I'm not trained in Linux, but I can muddle through with some doc lookups, but I'm stumped.
我没有接受过Linux的培训,但是我可以通过一些文档查找来应付,但是我被难住了。
I found a script that helps set the date on my dd wrt router when it starts up, but only if the current date is less than the stored date. I can share the whole script if you want, but it boils down to this statement not evaluating to true when I expect it to. I'm putting the literals in, rather than the variables, and it still does not return true, it executes the "else" statement:
我找到了一个脚本,它可以帮助我的dd wrt路由器在启动时设置日期,但前提是当前日期小于存储日期。如果您愿意,我可以共享整个脚本,但它归结为这个语句,当我期望它为true时,它不计算为true。我把文字代入,而不是变量,它仍然没有返回true,它执行"else"语句:
if [ 021715402012 -lt 021815402012 ]
then
echo "the first seems less than the second"
else
echo "the first does not seem less than the second for some reason"
fi
I would expect "the first seems less than the second" but this is not the case... Is it an overflow problem? I tried to make it a string compare like this:
我本以为“第一个似乎比第二个少”,但事实并非如此……是溢流问题吗?我试着把它变成一个字符串比较如下:
if [ x021715402012 -lt x021815402012 ]
and tried putting it in quotes:
试着把它放在引号里
if [ "x021715402012" -lt "x021815402012" ]
it always executes the else. Does "a -lt b
" not mean true if a is less than b?
它总是执行else语句。“a -lt b”是否意味着a小于b?
Any insight into this would be appreciated, I'm stumped!
任何对此的见解都将是感激的,我被难住了!
4 个解决方案
#1
3
The mnemonics such as -lt
might be said to come from the original Fortran comparators such as .LT.
from the late 1950s.
像-lt这样的助记符可以被认为来自于象. lt这样的原始Fortran比较器。从1950年代末。
Yes, in the shell, -lt
does a 'less than' numeric comparison. (Be aware, though, that in Perl, the numeric comparisons are <
etc, and the string comparisons are denoted by the alphabetic operators such as -lt
!)
是的,在shell中,-lt做一个“小于”的数值比较。(不过要注意,在Perl中,数值比较是< etc,字符串比较是用字母操作符(如-lt!)表示的)。
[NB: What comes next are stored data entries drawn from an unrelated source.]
--- config.mk ---
export PLATFORM = sky130hd
export DESIGN_NAME = int_issue_queue
export DESIGN_NICKNAME = d
export VERILOG_FILES = /design/src/rtl/riscv_core_pkg.sv /design/src/rtl/iq_oldest_picker.sv /design/src/rtl/int_issue_queue.sv
export SDC_FILE = /design/constraint.sdc
export NUM_CORES = 1
export LEC_CHECK = 0
export BUFFER_PORTS_ARGS = -buffer_cell sky130_fd_sc_hd__buf_2
export CAP_MARGIN = 10
export CORE_MARGIN = 2
export CORE_UTILIZATION = 45
export CTS_CLUSTER_DIAMETER = 100
export CTS_CLUSTER_SIZE = 30
export DETAILED_ROUTE_END_ITERATION = 8
export GPL_TIMING_DRIVEN = 0
export PLACE_DENSITY_LB_ADDON = 0.15
export SLEW_MARGIN = 30
export SYNTH_ARGS = -nofsm -noshare
export SYNTH_HDL_FRONTEND = slang
export SYNTH_SLANG_ARGS = --single-unit
--- constraint.sdc ---
create_clock -name clk -period 10.8 [get_ports clk]
set_input_delay 1.62 -clock clk [delete_from_list [all_inputs] [get_ports clk]]
set_output_delay 1.62 -clock clk [all_outputs]
set_load 0.05 [all_outputs]
--- src/rtl/riscv_core_pkg.sv ---
// Shared types for the integer issue queue: ALU op codes, the queue entry
// record, default sizing, and the CDB tag-match / capture helpers used for
// both resident and newly dispatched entries.
package riscv_core_pkg;

    localparam int IQ_LENGTH = 32;
    localparam int IQ_TAG_W  = 5;
    localparam int IQ_DEPTH  = 4;
    localparam int IQ_CNT_W  = $clog2(IQ_DEPTH + 1);

    typedef enum logic [3:0] {
        ADD  = 4'h0,
        SUB  = 4'h1,
        MUL  = 4'h2,
        SLL  = 4'h3,
        SLT  = 4'h4,
        XOR  = 4'h5,
        SRL  = 4'h6,
        OR   = 4'h7,
        AND  = 4'h8,
        SLLI = 4'h9,
        SRLI = 4'hA
    } alu_op_e;

    // op is kept as raw bits so that codes above SRLI travel through untouched
    typedef struct packed {
        logic                 valid;
        logic [3:0]           op;
        logic [IQ_TAG_W-1:0]  dst_tag;
        logic                 rdy1;
        logic                 rdy2;
        logic [IQ_TAG_W-1:0]  tag1;
        logic [IQ_TAG_W-1:0]  tag2;
        logic [IQ_LENGTH-1:0] val1;
        logic [IQ_LENGTH-1:0] val2;
    } iq_entry_t;

    // An operand wakes up when it is still waiting and its producer is on the CDB
    function automatic logic iq_wake(input logic                valid,
                                     input logic                rdy,
                                     input logic [IQ_TAG_W-1:0] tag,
                                     input logic                cdb_valid,
                                     input logic [IQ_TAG_W-1:0] cdb_tag);
        return valid && !rdy && cdb_valid && (tag == cdb_tag);
    endfunction

    // Entry as it looks after this cycle's CDB broadcast has been captured
    function automatic iq_entry_t iq_capture(input iq_entry_t            e,
                                             input logic                 cdb_valid,
                                             input logic [IQ_TAG_W-1:0]  cdb_tag,
                                             input logic [IQ_LENGTH-1:0] cdb_data);
        iq_entry_t r;
        r = e;
        if (iq_wake(e.valid, e.rdy1, e.tag1, cdb_valid, cdb_tag)) begin
            r.rdy1 = 1'b1;
            r.val1 = cdb_data;
        end
        if (iq_wake(e.valid, e.rdy2, e.tag2, cdb_valid, cdb_tag)) begin
            r.rdy2 = 1'b1;
            r.val2 = cdb_data;
        end
        return r;
    endfunction

endpackage

--- src/rtl/iq_oldest_picker.sv ---
// Fixed-priority picker: the lowest-index (oldest) requesting entry wins.
// Returns a one-hot grant, the binary index of the winner and a found flag.
module iq_oldest_picker #(
    parameter int DEPTH = 4,
    parameter int IDX_W = $clog2(DEPTH)
) (
    input  logic [DEPTH-1:0] req,
    output logic [DEPTH-1:0] grant,
    output logic [IDX_W-1:0] idx,
    output logic             found
);

    // Scan from oldest to youngest and latch onto the first request seen
    always_comb begin
        grant = '0;
        idx   = '0;
        found = 1'b0;
        for (int i = 0; i < DEPTH; i++) begin
            if (req[i] && !found) begin
                grant[i] = 1'b1;
                idx      = IDX_W'(i);
                found    = 1'b1;
            end
        end
    end

endmodule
However, in some, perhaps many, shells the conversion and comparison may well be done in the local long integer format. If you're on a 32-bit machine, the values you quote exceed the 32-bit (signed) range by a factor of 10 or so. On a 64-bit machine, or with a shell that uses long long
, you'd be OK.
但是,在一些(可能是很多)中,转换和比较可以很好地以本地长整数格式进行。如果您在一台32位的机器上,您所引用的值将超过32位(已签名)的范围,大约为10倍。在64位机器上,或者使用长时间外壳的情况下,您是可以接受的。
The hex equivalents of the decimal numbers are 021715402012 = 0x50E56BD1C and 021815402012 = 0x5144C9E1C; they can't be octal because of the 8. (However, if the shell does interpret the leading zero as 'octal', then the second number is just 021 or 17 decimal because the 8 ends the octal number. However, the 64-bit shells I tested on (Mac OS X 10.7.3 and RHEL 5) both seemed to treat them as decimal, not octal.)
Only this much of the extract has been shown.